Looking back now, I credit the Algonquin Hotel in St. Andrews, N.B. for helping me find my breast cancer.
I was attending a conference at the hotel and gearing up for a busy day when I hopped in the shower. The hotel showers do not have those puffs that I use at home to wash myself. Instead, I grabbed the hotel bar of soap. My soapy hand grazed over the underside of my left breast and there it was. The dreaded lump. And it was big — just a wee bit smaller than a golf ball.
How the hell did I not notice that before? I poked and prodded at it as if that would make it go away. I swallowed my panic. It can’t be cancer, I told myself. It’s just a cyst. It’s fine. I just had a clear mammogram four months earlier for God’s sake.
It was not fine. It was cancer and all I could think was: this cannot be happening to me. I have two daughters who need me. I’m too young. My grandmother had breast cancer, but it doesn’t really run in our family. Neither my mom nor her seven sisters or any of their cousins have had breast cancer. I’m pretty active. I eat well. I use chemical-free shampoos and creams.
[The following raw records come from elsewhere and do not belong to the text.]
<file path="src/lsq_pkg.sv">
// Package for the LED start-up configuration sequencer.
// Assumes a 250 MHz clock and resistance values from an outside converter in ohms.
package lsq_pkg;
   // Clock period in ns
   localparam int CLK_NS = 4;
   // Settle time between switch changes, ns
   localparam int SW_SETTLE_NS = 2000;
   localparam int SW_SETTLE_CYC = (SW_SETTLE_NS + CLK_NS - 1) / CLK_NS;
   // Measurement settle time per pin, ns
   localparam int MEAS_SETTLE_NS = 10000;
   localparam int MEAS_SETTLE_CYC = (MEAS_SETTLE_NS + CLK_NS - 1) / CLK_NS;
   localparam int CNT_W = 12;

   // Resistance width, ohms
   localparam int RES_W = 16;
   // PF ranges, ohms; gap boundaries at midpoints between ranges
   localparam logic [15:0] PF1_MAX = 16'h0370; // 880
   localparam logic [15:0] PF2_MIN = 16'h0550; // 1360
   localparam logic [15:0] PF2_MAX = 16'h0BB8; // 3000
   localparam logic [15:0] PF3_MIN = 16'h0F1E; // 3870
   localparam logic [15:0] PF3_MAX = 16'h15E0; // 5600
   localparam logic [15:0] PF4_MIN = 16'h1B26; // 6950
   // Thermal ranges, ohms
   localparam logic [15:0] TH1_MIN = 16'h0708; // 1800
   localparam logic [15:0] TH1_MAX = 16'h08CA; // 2250
   localparam logic [15:0] TH2_MIN = 16'h0B9A; // 2970
   localparam logic [15:0] TH2_MAX = 16'h0EC4; // 3780
   localparam logic [15:0] TH3_MIN = 16'h12AC; // 4780

   // Derating step in tenths of a percent
   localparam logic [7:0] STEP_L1 = 8'h32; // 5.0%
   localparam logic [7:0] STEP_L2 = 8'h4B; // 7.5%
   localparam logic [7:0] STEP_L3 = 8'h64; // 10%
   // Derating start temperature, deg C
   localparam logic [7:0] TSTART_L1 = 8'h64; // 100
   localparam logic [7:0] TSTART_L2 = 8'h6E; // 110
   localparam logic [7:0] TSTART_L3 = 8'h78; // 120

   // Sequencer states
   typedef enum logic [2:0] {
      ST_OFF   = 3'b000,
      ST_FOLLOW= 3'b001,
      ST_GAP   = 3'b010,
      ST_PF    = 3'b011,
      ST_THERM = 3'b100,
      ST_CHECK = 3'b101,
      ST_RUN   = 3'b110
   } lsq_state_t;

   // Configuration result carried to the power stage
   typedef struct packed {
      logic [1:0] pf_level;    // 0..3 means level 1..4
      logic [1:0] th_level;    // 0..2 means level 1..3
      logic [7:0] derate_step; // tenths of a percent
      logic [7:0] derate_temp; // deg C
   } lsq_cfg_t;

   // Switch and current-source controls toward the pins
   typedef struct packed {
      logic supply_follow_switch;
      logic current_source_switch;
      logic pf_src_en;
      logic fb_src_en;
      logic gate_hold_off;
   } lsq_pins_t;
endpackage

</file>
<file path="src/lsq_sequencer.sv">
// Start-up sequencer: supply lockout, start-up pin switching, PF and
// thermal configuration, initial thermal check, soft-start release.
// Assumes comparators and a resistance converter in the analog stage.
//
// Operation
// - Enable: open follow, wait, close source
// - Lockout: shut down, re-close follow, restart
// - Configure once per enable, before soft-start
// - Gate drive held off during PF
// - Source current on PF pin, measure
// - PF resistance decodes into four levels
// - Then source on feedback pin, measure
// - Divider resistance decodes into three levels
// - External variant: steps 5, 7.5, 10%
// - Internal variant: starts 100, 110, 120C
// - Thermal check gates soft-start release
// - Run: feedback pin becomes voltage sense
// - Enable above start threshold, off below lockout
// - Follow switch closes at about 1V
`timescale 1ns/1ns
`default_nettype none
module lsq_sequencer
   import lsq_pkg::*;
#(
   parameter int SETTLE_CYC = SW_SETTLE_CYC,
   parameter int MEAS_CYC   = MEAS_SETTLE_CYC
) (
   // Clock and reset
   input  wire logic             clk,
   input  wire logic             sys_rst,
   // Supply comparators (asynchronous)
   input  wire logic             vcc_above_1v,
   input  wire logic             vcc_above_start,
   input  wire logic             vcc_above_lockout,
   // Thermal inputs (asynchronous)
   input  wire logic             ext_variant,
   input  wire logic             tj_below_130,
   input  wire logic             multi_above_084,
   // Resistance measurement from converter
   input  wire logic [RES_W-1:0] meas_ohms,
   // Pin controls and results
   output lsq_pins_t             pins,
   output lsq_cfg_t              cfg,
   output logic                  enable,
   output logic                  softstart_go,
   output logic                  fb_voltage_sense
);
   // Three-stage synchronisers; change counts when stages 2 and 3 agree
   // Costs about four cycles of latency, far below the analog time scales
   logic [5:0] sy1_q, sy2_q, sy3_q, flt_q;
   wire  [5:0] raw = {multi_above_084, tj_below_130, ext_variant,
                      vcc_above_lockout, vcc_above_start, vcc_above_1v};
   wire  [5:0] agree = ~(sy2_q ^ sy3_q);
   genvar g;
   generate
      for (g = 0; g < 6; g++) begin : g_sync
         always_ff @(posedge clk) begin
            sy1_q[g] <= raw[g];
            sy2_q[g] <= sy1_q[g];
            sy3_q[g] <= sy2_q[g];
            if (sys_rst) begin
               flt_q[g] <= 1'b0;
            end else if (agree[g]) begin
               flt_q[g] <= sy3_q[g];
            end
         end
      end
   endgenerate
   wire v1v   = flt_q[0];
   wire vst   = flt_q[1];
   wire vlock = flt_q[2];
   wire extv  = flt_q[3];
   wire tjok  = flt_q[4];
   wire mlok  = flt_q[5];

   lsq_state_t state_q, state_d;
   logic [CNT_W-1:0] cnt_q, cnt_d;
   lsq_cfg_t cfg_q, cfg_d;

   wire [RES_W:0] pf_b12 = ({1'b0, PF1_MAX} + {1'b0, PF2_MIN}) >> 1;
   wire [RES_W:0] pf_b23 = ({1'b0, PF2_MAX} + {1'b0, PF3_MIN}) >> 1;
   wire [RES_W:0] pf_b34 = ({1'b0, PF3_MAX} + {1'b0, PF4_MIN}) >> 1;
   wire [RES_W:0] m17    = {1'b0, meas_ohms};
   wire [1:0] pf_lvl = (m17 <= pf_b12) ? 2'h0 :
                       (m17 <= pf_b23) ? 2'h1 :
                       (m17 <= pf_b34) ? 2'h2 : 2'h3;
   wire [RES_W:0] th_b12 = ({1'b0, TH1_MAX} + {1'b0, TH2_MIN}) >> 1;
   wire [RES_W:0] th_b23 = ({1'b0, TH2_MAX} + {1'b0, TH3_MIN}) >> 1;
   wire [1:0] th_lvl = (m17 <= th_b12) ? 2'h0 :
                       (m17 <= th_b23) ? 2'h1 : 2'h2;
   wire [7:0] step_sel = (th_lvl == 2'h0) ? STEP_L1 :
                         (th_lvl == 2'h1) ? STEP_L2 : STEP_L3;
   wire [7:0] temp_sel = (th_lvl == 2'h0) ? TSTART_L1 :
                         (th_lvl == 2'h1) ? TSTART_L2 : TSTART_L3;
   wire therm_ok = extv ? mlok : tjok;
   // Counter parks at zero; each window loads its own length
   wire cnt_done = (cnt_q == '0);

   // Sequencer next state
   always_comb begin
      state_d = state_q;
      cnt_d   = cnt_done ? cnt_q : cnt_q - 1'b1;
      cfg_d   = cfg_q;
      unique case (state_q)
         ST_OFF: begin
            if (v1v) begin
               state_d = ST_FOLLOW;
            end
         end
         ST_FOLLOW: begin
            // Below 1V the follow switch opens again
            // Start threshold reached, lockout comparator too
            if (!v1v) begin
               state_d = ST_OFF;
            end else if (vst && vlock) begin
               state_d = ST_GAP;
               cnt_d   = CNT_W'(SETTLE_CYC);
            end
         end
         ST_GAP: begin
            if (cnt_done) begin
               state_d = ST_PF;
               cnt_d   = CNT_W'(MEAS_CYC);
            end
         end
         ST_PF: begin
            // Sample PF resistance
            // Reading taken on the last cycle of the window, once settled
            if (cnt_done) begin
               cfg_d.pf_level = pf_lvl;
               state_d = ST_THERM;
               cnt_d   = CNT_W'(MEAS_CYC);
            end
         end
         ST_THERM: begin
            if (cnt_done) begin
               cfg_d.th_level    = th_lvl;
               cfg_d.derate_step = step_sel;
               cfg_d.derate_temp = temp_sel;
               state_d = ST_CHECK;
            end
         end
         ST_CHECK: begin
            // Release when cool
            // Waits as long as it takes while hot; no timeout here
            if (therm_ok) begin
               state_d = ST_RUN;
            end
         end
         ST_RUN: begin
            state_d = ST_RUN;
         end
         default: state_d = ST_OFF;
      endcase
      // Lockout overrides all
      // Old config is kept but rewritten in full on the next start-up
      if (state_q != ST_OFF && state_q != ST_FOLLOW && !vlock) begin
         state_d = v1v ? ST_FOLLOW : ST_OFF;
      end
   end

   // State registers
   always_ff @(posedge clk) begin
      if (sys_rst) begin
         state_q <= ST_OFF;
         cnt_q   <= '0;
         cfg_q   <= '0;
      end else begin
         state_q <= state_d;
         cnt_q   <= cnt_d;
         cfg_q   <= cfg_d;
      end
   end

   // Pin controls registered from next state, glitch free
   lsq_pins_t pins_q;
   logic en_q, ss_q, fbv_q;
   wire in_cfg = (state_d == ST_PF) || (state_d == ST_THERM);
   always_ff @(posedge clk) begin
      if (sys_rst) begin
         pins_q <= '0;
         en_q   <= 1'b0;
         ss_q   <= 1'b0;
         fbv_q  <= 1'b0;
      end else begin
         pins_q.supply_follow_switch  <= (state_d == ST_FOLLOW);
         // Source stays on through run so the start-up device stays cut off
         pins_q.current_source_switch <= (state_d != ST_OFF) && (state_d != ST_FOLLOW)
                                         && (state_d != ST_GAP);
         pins_q.pf_src_en <= (state_d == ST_PF);
         pins_q.fb_src_en <= (state_d == ST_THERM);
         pins_q.gate_hold_off <= (state_d != ST_RUN) || in_cfg;
         en_q  <= (state_d != ST_OFF) && (state_d != ST_FOLLOW);
         ss_q  <= (state_d == ST_RUN);
         fbv_q <= (state_d == ST_RUN);
      end
   end
   assign pins             = pins_q;
   assign cfg              = cfg_q;
   assign enable           = en_q;
   assign softstart_go     = ss_q;
   assign fb_voltage_sense = fbv_q;
endmodule
`default_nettype wire

</file>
I asked my oncologist: How did I get this?
“I don’t know,” she said.
Breast cancer is a sneaky, insidious, unpredictable and relentless disease that we still don’t know enough about.
There’s the rub. Breast cancer is a sneaky, insidious, unpredictable and relentless disease that we still don’t know enough about. And as I discovered, when you open the door to breast cancer, you find about ten more doors, each with ten more doors behind them. So many different kinds. One woman I met had two lumps in her breast, each a different kind of breast cancer requiring a different treatment.
And breast cancer treatments are ugly f&#king business — surgeries and scars, toxic chemo and radiation burns, potentially life-threatening side effects from the treatments that are supposed to help you. Lost hair and rotted fingernails. Sore muscles and swollen limbs. Endless needles and radioactive dye. Puffy, glassy eyes with no eyebrows or lashes. Chemo brain. Whispering to your husband in the middle of the night that you are afraid to fall asleep in cause you die in your sleep.
Despite all that, I’m thankful that treatments do exist for the type of cancer I have and grateful to be finished those treatments. More women with breast cancer are living longer, but survival rates vary widely depending on various factors — what kind you have, the size of your lump, the grade of your cancer and whether it’s spread to your lymph nodes.
If you’re lucky enough to get one of the more common types, treatment options are available to help improve your chances to live longer. Too many types — especially those affecting young women — don’t have many treatment options.
And, despite all the medical advances, the hard truth is, if breast cancer comes back to another part of your body, it is incurable. You can still live for years after that, but you will remain in treatment until it finally kills you. On average every three days in New Brunswick in 2015, a woman died from breast cancer. Every three days, another mother, wife, daughter, sister, friend, grandmother, aunt etc. — gone. In New Brunswick alone.
My type of cancer is common, and I am utterly thankful that it had not spread to my lymph nodes before my surgeon removed it. However, my lump was big; my grade is unpredictable and it’s not clear whether I will benefit from the hormone therapy commonly used to prevent recurrence. I’m envious of those women who have smaller lumps (“lump envy” I call it) and grateful I didn’t have more than one lump or a bigger one or a more uncommon type.
Take a lesson from me: even if you have regular mammograms, check your breasts for lumps once per month, especially if you have dense breasts.
On average every 1.5 days in New Brunswick in 2015, a woman was diagnosed with breast cancer.
I was one of them. Not a statistic I ever wanted to be.
I wish I had found my lump earlier but am thankful I found it when I did.
So, ladies, as we gear up for Breast Cancer Awareness Month and the CIBC Run for the Cure across Canada, take a lesson from me: even if you have regular mammograms, check your breasts for lumps once per month, especially if you have dense breasts. Lumps are easily missed on mammograms if breasts are dense.
Toss out those shower puffs, for the love of God. I shudder to think about what would have happened if I hadn’t picked up the soap instead of a puff at the hotel that day.
Don’t leave your breast health to chance.
We need to find more and better treatments. We need to find a cure.